Master SAS in 30 days!

A jargon-free, easy-to-learn SAS base course that is tailor-made for students with no prior knowledge of SAS.

The INDEX function in SAS

By definition, the INDEX function will search a character string for a specified string of characters. If a match is found, the INDEX function returns the position of the first occurrence of the string’s first character, when searched from left to right.
 
The basic INDEX function only has 2 arguments, source and excerpt. The source is the character string variable or expression that you would like to search and the excerpt is the character string, variable or expression that would like to search for within the source.  
 
Two variations of the INDEX function, the INDEXC and INDEXW functions, are also available in SAS for different use cases and will also be covered in this article. In particular, this article will cover the following topics:

  1. INDEX Function
  2. INDEX vs. INDEXC vs. INDEXW Functions
  3. Using the Delimiter Argument with INDEXW
 
 

Software

Before we continue, make sure you have access to SAS Studio. It's free!

Data Sets

The following datasets found in the SASHELP library are used in this article for various examples:

  1. CARS – Car Data
  2. ORSALES - Fictitious  Sports and Outdoors Store Sales data

Index Function

Let’s start with a simple example to illustrate exactly what the INDEX function does and how it is used. In the following syntax, the INDEX function is used to generate a value for the variable SAS_POSITION. In this example, the string “I am a expert SAS programmer” is the source that will be searched and “SAS” is the character string that SAS will be searching for.
 
Since the INDEX function returns the position of the excerpt’s first character the first time it is found, we expect it to return an 8 based on the diagram below:

Using the syntax below and examining the output with a PROC PRINT, the result is confirmed:

data index_function;
 sas_position = index('I am a SAS expert','SAS');
run;

proc print data = index_function;
run;

Of course, the INDEX function can also be used to search variables within a dataset, and not just explicit character strings. In the SASHELP.CARS dataset, the MODEL variable contains car model names. Let’s say for example you would like to know if the word “convertible” occurs within the values of MODEL and if so, what is the starting position of the string “convertible”.
 
In this case, we now use the variable MODEL as the source argument to the INDEX function and the string we want to search for is “convertible”, which will be the excerpt argument.
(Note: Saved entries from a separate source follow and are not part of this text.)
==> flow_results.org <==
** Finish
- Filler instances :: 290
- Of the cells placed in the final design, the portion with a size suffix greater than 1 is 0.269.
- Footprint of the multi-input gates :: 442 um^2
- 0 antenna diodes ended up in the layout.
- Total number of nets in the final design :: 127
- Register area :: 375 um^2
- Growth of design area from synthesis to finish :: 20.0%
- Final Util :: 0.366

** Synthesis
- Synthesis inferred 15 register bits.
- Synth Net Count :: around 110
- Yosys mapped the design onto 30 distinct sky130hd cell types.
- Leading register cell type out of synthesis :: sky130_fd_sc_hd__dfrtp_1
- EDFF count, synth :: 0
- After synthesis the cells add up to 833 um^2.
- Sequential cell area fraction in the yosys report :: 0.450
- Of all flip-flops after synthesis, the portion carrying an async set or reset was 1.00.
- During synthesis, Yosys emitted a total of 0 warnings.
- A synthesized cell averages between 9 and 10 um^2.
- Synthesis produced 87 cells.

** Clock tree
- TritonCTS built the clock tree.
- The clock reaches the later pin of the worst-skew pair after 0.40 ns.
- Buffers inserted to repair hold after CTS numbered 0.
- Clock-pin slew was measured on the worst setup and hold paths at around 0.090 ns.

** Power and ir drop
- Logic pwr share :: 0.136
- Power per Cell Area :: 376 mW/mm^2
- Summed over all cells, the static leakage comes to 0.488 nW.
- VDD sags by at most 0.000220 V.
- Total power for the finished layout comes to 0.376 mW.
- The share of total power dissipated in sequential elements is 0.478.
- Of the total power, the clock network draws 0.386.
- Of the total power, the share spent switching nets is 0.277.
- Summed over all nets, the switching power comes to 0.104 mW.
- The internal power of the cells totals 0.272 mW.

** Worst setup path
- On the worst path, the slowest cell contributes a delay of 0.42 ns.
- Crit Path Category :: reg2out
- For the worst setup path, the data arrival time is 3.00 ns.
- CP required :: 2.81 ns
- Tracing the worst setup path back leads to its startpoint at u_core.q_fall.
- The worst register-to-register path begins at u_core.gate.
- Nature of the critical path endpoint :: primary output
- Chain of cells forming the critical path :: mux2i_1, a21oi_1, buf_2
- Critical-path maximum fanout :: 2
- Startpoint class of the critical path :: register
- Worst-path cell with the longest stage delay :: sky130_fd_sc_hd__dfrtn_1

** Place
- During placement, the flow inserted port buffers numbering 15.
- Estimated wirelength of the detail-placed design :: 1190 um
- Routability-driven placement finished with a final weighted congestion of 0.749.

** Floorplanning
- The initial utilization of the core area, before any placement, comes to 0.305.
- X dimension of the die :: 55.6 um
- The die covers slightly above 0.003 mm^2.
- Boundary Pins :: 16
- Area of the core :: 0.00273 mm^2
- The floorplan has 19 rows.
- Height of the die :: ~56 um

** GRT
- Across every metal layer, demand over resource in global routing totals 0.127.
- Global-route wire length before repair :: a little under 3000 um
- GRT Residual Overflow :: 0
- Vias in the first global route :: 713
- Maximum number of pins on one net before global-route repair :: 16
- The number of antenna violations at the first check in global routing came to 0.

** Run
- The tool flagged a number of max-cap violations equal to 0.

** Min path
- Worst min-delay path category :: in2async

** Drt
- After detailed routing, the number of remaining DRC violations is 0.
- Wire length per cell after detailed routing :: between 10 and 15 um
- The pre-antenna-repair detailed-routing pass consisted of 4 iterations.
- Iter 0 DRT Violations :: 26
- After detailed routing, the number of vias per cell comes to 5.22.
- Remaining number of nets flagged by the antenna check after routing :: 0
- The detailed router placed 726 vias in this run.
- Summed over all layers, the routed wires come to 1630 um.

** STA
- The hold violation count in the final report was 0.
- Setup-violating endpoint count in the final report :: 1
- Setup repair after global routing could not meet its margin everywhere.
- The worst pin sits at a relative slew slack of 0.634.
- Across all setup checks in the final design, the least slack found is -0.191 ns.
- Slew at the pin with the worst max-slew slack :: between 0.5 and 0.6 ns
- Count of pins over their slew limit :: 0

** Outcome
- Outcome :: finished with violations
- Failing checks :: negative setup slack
**src/rtl/gpo_pkg.sv**
```systemverilog
package gpo_pkg;

    localparam int DATA_W = 32;
    localparam int HALF_W = DATA_W / 2;
    localparam int ADDR_W = 4;

    localparam logic [ADDR_W-1:0] OFF_LO   = 4'h0;
    localparam logic [ADDR_W-1:0] OFF_HI   = 4'h4;
    localparam logic [ADDR_W-1:0] OFF_FULL = 4'h8;

    typedef enum logic [1:0] {
        TGT_NONE = 2'd0,
        TGT_LO   = 2'd1,
        TGT_HI   = 2'd2,
        TGT_FULL = 2'd3
    } gpo_tgt_e;

    typedef struct packed {
        logic lo;
        logic hi;
        logic full;
    } gpo_sel_t;

    function automatic gpo_tgt_e decode_off(input logic [ADDR_W-1:0] a);
        case (a)
            OFF_LO:   decode_off = TGT_LO;
            OFF_HI:   decode_off = TGT_HI;
            OFF_FULL: decode_off = TGT_FULL;
            default:  decode_off = TGT_NONE;
        endcase
    endfunction

    function automatic logic [HALF_W-1:0] keep_merge(
        input logic [HALF_W-1:0] keep,
        input logic [HALF_W-1:0] din,
        input logic [HALF_W-1:0] cur
    );
        keep_merge = (keep & cur) | (~keep & din);
    endfunction

endpackage

```
**src/rtl/gpo_addr_decode.sv**
```systemverilog
module gpo_addr_decode
    import gpo_pkg::*;
(
    input  logic [ADDR_W-1:0] addr,
    input  logic              wr_en,
    output gpo_sel_t          wr_sel,
    output gpo_tgt_e          tgt
);
    always_comb begin
        tgt         = decode_off(addr);
        wr_sel.lo   = wr_en && (tgt == TGT_LO);
        wr_sel.hi   = wr_en && (tgt == TGT_HI);
        wr_sel.full = wr_en && (tgt == TGT_FULL);
    end
endmodule

```
**src/rtl/gpo_half_lane.sv**
```systemverilog
module gpo_half_lane
    import gpo_pkg::*;
(
    input  logic              clk,
    input  logic              rst,
    input  logic              mwr,
    input  logic [HALF_W-1:0] keep,
    input  logic [HALF_W-1:0] din,
    input  logic              fwr,
    input  logic [HALF_W-1:0] fdin,
    output logic [HALF_W-1:0] q
);
    logic [HALF_W-1:0] q_nxt;

    always_comb begin
        q_nxt = q;
        if (fwr)
            q_nxt = fdin;
        else if (mwr)
            q_nxt = keep_merge(keep, din, q);
    end

    always_ff @(posedge clk) begin
        if (rst) q <= '0;
        else     q <= q_nxt;
    end

    // Bits flagged "keep" must not move across a masked write
    assert_keep_hold_R2: assert property (@(posedge clk) disable iff (rst)
        (mwr && !fwr) |=> (((q ^ $past(q)) & $past(keep)) == '0));

    // Bits not flagged take the written data
    assert_load_free_R9: assert property (@(posedge clk) disable iff (rst)
        (mwr && !fwr) |=> (((q ^ $past(din)) & ~$past(keep)) == '0));
endmodule

```
**src/rtl/gpo_read_mux.sv**
```systemverilog
module gpo_read_mux
    import gpo_pkg::*;
(
    input  gpo_tgt_e          tgt,
    input  logic [DATA_W-1:0] cur,
    output logic [DATA_W-1:0] rdata
);
    always_comb begin
        unique case (tgt)
            TGT_LO:   rdata = {{HALF_W{1'b0}}, cur[HALF_W-1:0]};
            TGT_HI:   rdata = {{HALF_W{1'b0}}, cur[DATA_W-1:HALF_W]};
            TGT_FULL: rdata = cur;
            default:  rdata = '0;
        endcase
    end

    // Keep flags are write-only: upper read half is zero for masked ports
    assert_rd_keep_zero_R5: assert final (!((tgt == TGT_LO || tgt == TGT_HI) && rdata[DATA_W-1:HALF_W] != '0));
    // Unmapped offsets read as zero
    assert_rd_unmapped_R8: assert final (!(tgt == TGT_NONE && rdata != '0));
endmodule

```
**src/rtl/gpo_mask_out.sv**
```systemverilog
module gpo_mask_out
    import gpo_pkg::*;
(
    input  logic              clk,
    input  logic              rst,
    input  logic [ADDR_W-1:0] bus_addr,
    input  logic              bus_wr_en,
    input  logic [DATA_W-1:0] bus_wdata,
    output logic [DATA_W-1:0] bus_rdata,
    output logic [DATA_W-1:0] gpo_value
);
    gpo_sel_t sel;
    gpo_tgt_e tgt;
    logic [HALF_W-1:0] half_q [2];

    gpo_addr_decode u_dec (
        .addr  (bus_addr),
        .wr_en (bus_wr_en),
        .wr_sel(sel),
        .tgt   (tgt)
    );

    for (genvar h = 0; h < 2; h++) begin : g_lane
        gpo_half_lane u_lane (
            .clk (clk),
            .rst (rst),
            .mwr ((h == 0) ? sel.lo : sel.hi),
            .keep(bus_wdata[DATA_W-1:HALF_W]),
            .din (bus_wdata[HALF_W-1:0]),
            .fwr (sel.full),
            .fdin(bus_wdata[h*HALF_W +: HALF_W]),
            .q   (half_q[h])
        );
        assign gpo_value[h*HALF_W +: HALF_W] = half_q[h];
    end

    gpo_read_mux u_rd (
        .tgt  (tgt),
        .cur  (gpo_value),
        .rdata(bus_rdata)
    );

    assert_reset_zero_R1: assert property (@(posedge clk)
        rst |=> (gpo_value == '0));

    assert_idle_stable_R7: assert property (@(posedge clk) disable iff (rst)
        !bus_wr_en |=> $stable(gpo_value));

    assert_unmapped_wr_R8: assert property (@(posedge clk) disable iff (rst)
        (bus_wr_en && decode_off(bus_addr) == TGT_NONE) |=> $stable(gpo_value));

    assert_hi_untouched_R2: assert property (@(posedge clk) disable iff (rst)
        sel.lo |=> $stable(gpo_value[DATA_W-1:HALF_W]));

    assert_lo_untouched_R3: assert property (@(posedge clk) disable iff (rst)
        sel.hi |=> $stable(gpo_value[HALF_W-1:0]));

    assert_full_load_R4: assert property (@(posedge clk) disable iff (rst)
        sel.full |=> (gpo_value == $past(bus_wdata)));
endmodule

```
**config.mk**
```make
export PLATFORM = sky130hd
export DESIGN_NAME = gpo_mask_out
export DESIGN_NICKNAME = d
export VERILOG_FILES = /design/src/rtl/gpo_pkg.sv /design/src/rtl/gpo_addr_decode.sv /design/src/rtl/gpo_half_lane.sv /design/src/rtl/gpo_read_mux.sv /design/src/rtl/gpo_mask_out.sv
export SDC_FILE = /design/constraint.sdc
export NUM_CORES = 1
export LEC_CHECK = 0
export BUFFER_PORTS_ARGS = -buffer_cell sky130_fd_sc_hd__buf_2
export CORE_ASPECT_RATIO = 0.8
export CORE_MARGIN = 2
export CORE_UTILIZATION = 30
export CTS_CLUSTER_DIAMETER = 120
export DETAILED_ROUTE_END_ITERATION = 8
export HOLD_SLACK_MARGIN = 0.08
export PLACE_DENSITY = 0.57
export SYNTH_ARGS = -nofsm -noshare
export SYNTH_HDL_FRONTEND = slang
export SYNTH_SLANG_ARGS = --single-unit
```
**constraint.sdc**
```tcl
create_clock -name clk -period 1.1 [get_ports clk]
set_input_delay 0.055 -clock clk [delete_from_list [all_inputs] [get_ports clk]]
set_output_delay 0.055 -clock clk [all_outputs]
set_load 0.02 [all_outputs]
```
$ cat src/rtl/dma_ctl_irq.sv
// Module dma_ctl_irq
// Holds the interrupt request line. A set event raises it; a clear event or
// a control write with interrupt enable clear drops it; set has priority.
module dma_ctl_irq (
    input  logic clk,
    input  logic rst_n,
    input  logic set_ev,
    input  logic clr_ev,
    input  logic ie_drop,
    output logic irq_q
);

    // Interrupt line state with set-over-clear priority
    always_ff @(posedge clk) begin
        if (!rst_n) begin
            irq_q <= 1'b0;
        end else if (set_ev) begin
            irq_q <= 1'b1;
        end else if (clr_ev || ie_drop) begin
            irq_q <= 1'b0;
        end
    end

endmodule

$ cat src/rtl/dma_ctl_regfile.sv
// Module dma_ctl_regfile
// Storage for the channel words. Word 0 takes the filtered control value
// and the loaded / pending side effects; the others store writes verbatim.
// Assumes wr_sel is one-hot or zero.
module dma_ctl_regfile
    import dma_ctl_pkg::*;
#(
    parameter int unsigned DATA_W   = 32,
    parameter int unsigned NUM_REGS = 4
) (
    input  logic                       clk,
    input  logic                       rst_n,
    input  logic [NUM_REGS-1:0]        wr_sel,
    input  logic [DATA_W-1:0]          wdata,
    input  logic [DATA_W-1:0]          ctrl_fval,
    input  logic                       loaded_set,
    input  logic                       pend_set,
    input  logic                       pend_clr,
    output logic [NUM_REGS*DATA_W-1:0] regs_flat
);

    for (genvar gi = 0; gi < NUM_REGS; gi++) begin : g_word
        logic [DATA_W-1:0] word_q;

        if (gi == 0) begin : g_ctrl
            logic [DATA_W-1:0] word_d;

            // Next control value: write, then loaded flag, then pending flag
            always_comb begin
                word_d = wr_sel[gi] ? ctrl_fval : word_q;
                if (loaded_set) begin
                    word_d[BIT_LOADED] = 1'b1;
                end
                if (pend_set) begin
                    word_d[BIT_PEND] = 1'b1;
                end else if (pend_clr) begin
                    word_d[BIT_PEND] = 1'b0;
                end
            end

            // Control word register
            always_ff @(posedge clk) begin
                if (!rst_n) begin
                    word_q <= '0;
                end else begin
                    word_q <= word_d;
                end
            end
        end else begin : g_plain
            // Plain storage word
            always_ff @(posedge clk) begin
                if (!rst_n) begin
                    word_q <= '0;
                end else if (wr_sel[gi]) begin
                    word_q <= wdata;
                end
            end
        end

        assign regs_flat[gi*DATA_W +: DATA_W] = word_q;
    end

endmodule

$ cat src/rtl/dma_ctl_regs.sv
// Module dma_ctl_regs (top)
// DMA channel control register block: word decode, control-write rewrite,
// loaded flag on address write, interrupt line and reset request pulse.
// Assumes one access per cycle; reads are combinational and side-effect free.
module dma_ctl_regs
    import dma_ctl_pkg::*;
#(
    parameter int unsigned DATA_W   = 32,
    parameter int unsigned NUM_REGS = 4,
    parameter logic [3:0]  VER_CODE = 4'hA
) (
    input  logic                        clk,
    input  logic                        rst_n,
    input  logic                        bus_wr,
    input  logic [$clog2(NUM_REGS)-1:0] bus_word_addr,
    input  logic [DATA_W-1:0]           bus_wdata,
    output logic [DATA_W-1:0]           bus_rdata,
    input  logic                        ev_int_set,
    input  logic                        ev_int_clr,
    output logic                        irq_o,
    output logic                        ctl_reset_o
);

    localparam int unsigned IDX_W = $clog2(NUM_REGS);

    logic [NUM_REGS-1:0]        wr_sel;
    logic [DATA_W-1:0]          ctrl_fval;
    logic                       ctrl_rst_req;
    logic [NUM_REGS*DATA_W-1:0] regs_flat;
    logic [DATA_W-1:0]          ctrl_word;
    logic                       ctrl_wr;
    logic                       ie_drop;
    logic                       rst_pulse_q;

    // One-hot write select from the word index
    always_comb begin
        wr_sel = '0;
        if (bus_wr) begin
            wr_sel[bus_word_addr] = 1'b1;
        end
    end

    assign ctrl_wr = wr_sel[IDX_CTRL];
    assign ie_drop = ctrl_wr && !bus_wdata[BIT_IE];

    dma_ctl_wfilter #(
        .DATA_W   (DATA_W),
        .VER_CODE (VER_CODE)
    ) u_wfilter (
        .wval    (bus_wdata),
        .fval    (ctrl_fval),
        .rst_req (ctrl_rst_req)
    );

    dma_ctl_regfile #(
        .DATA_W   (DATA_W),
        .NUM_REGS (NUM_REGS)
    ) u_regfile (
        .clk        (clk),
        .rst_n      (rst_n),
        .wr_sel     (wr_sel),
        .wdata      (bus_wdata),
        .ctrl_fval  (ctrl_fval),
        .loaded_set (wr_sel[IDX_ADDR]),
        .pend_set   (ev_int_set),
        .pend_clr   (ev_int_clr),
        .regs_flat  (regs_flat)
    );

    dma_ctl_irq u_irq (
        .clk     (clk),
        .rst_n   (rst_n),
        .set_ev  (ev_int_set),
        .clr_ev  (ev_int_clr),
        .ie_drop (ie_drop),
        .irq_q   (irq_o)
    );

    // One-cycle reset request toward the controller
    always_ff @(posedge clk) begin
        if (!rst_n) begin
            rst_pulse_q <= 1'b0;
        end else begin
            rst_pulse_q <= ctrl_wr && ctrl_rst_req;
        end
    end

    assign ctl_reset_o = rst_pulse_q;
    assign ctrl_word   = regs_flat[DATA_W-1:0];
    assign bus_rdata   = regs_flat[IDX_W'(bus_word_addr)*DATA_W +: DATA_W];

endmodule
Using the syntax below, a new dataset, CONVERTIBLE, is created which creates a new variable CONVERTIBLE_POSITION to store the start position of the word “convertible” within the variable MODEL. To examine the results, PROC PRINT is used to display only the MODEL and newly created CONVERTIBLE_POSITION variable values:

data convertible;
 set sashelp.cars;
 
 convertible_position = index(model,'convertible');
run;
 
proc print data=convertible;
 vars model convertible_position;
run;

By looking at the Results from the PROC PRINT, the CONVERTIBLE_POSITION variable appears to have been created correctly as those Models without convertible have a “0” for CONVERTIBLE_POSITION and those Models with the word convertible within them have the position of the “c” (counting from left to right) when the word “convertible” is found:

These results can be further analyzed using the PROC FREQ syntax below to determine the distribution of values for CONVERTIBLE_POSITION:

proc freq data = convertible;
 tables convertible_position;
run;

By examining the results shown below, you can see for example that 387 cars do not have convertible in the Model name (frequency=387 when CONVERTIBLE_POSITION=0) while 3 cars have convertible starting at the 6th position in the model name (frequency=3 when CONVERTIBLE_POSITION=6):
 
A third way to use the INDEX function is to use variables both as the source (the character string to search) and the excerpt (the character string to search for within source).
 
In the SASHELP.ORSALES dataset, products are grouped my Product Line, Product Category and Product Group. If for example you are interested in how often the Product Line (PRODUCT_LINE) values occur within the Product Categories (PRODUCT_CATEGORY), you could use the INDEX function with these two variables as the source and except arguments.
 
In the syntax below, a new variable PRODUCT_MATCHES is created which will contain the the starting positions for the values of PRODUCT_LINE if they are found within the PRODUCT_CATEGORY. For the purposes of this example, we are only interested in the unique PRODUCT_CATEGORY and PRODUCT_LINE groups so the duplicate records are removed using a PROC SORT to make the results easier to examine visually. Finally, A PROC PRINT is then used to display the results:
 

data orsales;
 set sashelp.orsales;
 
 product_matches = index(product_category,strip(product_line));
 
run;
 
proc print data = orsales;
 var product_category product_line product_matches;
run;

In the results shown below, you will notice that they are not quite what we were expecting. Sometimes the PRODUCT_MATCHES variable correctly shows the starting position of the PRODUCT_LINE values with PRODUCT_CATEGORY (e.g. the “S” from PRODUCT_LINE value “Sports” starts at the 6th position within the PRODUCT_CATEGORY value “Swim Sports”). However a value of 0 is shown for PRODUCT_MATCHES with the PRODUCT_LINE value “Sports” and PRODUCT_CATEGORY value “Assorted Sports Articles”, implying that “Sports” was not found within “Assorted Sports Articles”:

This situation can often occur when searching character strings as SAS is also considering any blanks that may be present in the source or the excerpt variables. To ignore the blanks and search for only the characters, the STRIP function can be applied to both the PRODUCT_CATEGORY and PRODUCT_LINE variables to remove any leading and trailing blanks before searching for matches. Note the STRIP function should be used with caution on a case by case basis as there could also be scenarios where the leading and trailing blanks are important to keep.
 
Here is how the STRIP function can be applied to the INDEX argument:

data orsales;
 set sashelp.orsales;
 
product_matches= index(strip(product_category),strip(product_line)) ;
 
run;
 
proc sort data = orsales nodupkey;
 by product_category product_line product_matches;
run;
 
proc print data = orsales;
 var product_category product_line product_matches;
run;

As shown below, we now have the desired results for the PRODUCT_MATCHES variable:

Do you have a hard time learning SAS?

Take our Practical SAS Training Course for Absolute Beginners and learn how to write your first SAS program!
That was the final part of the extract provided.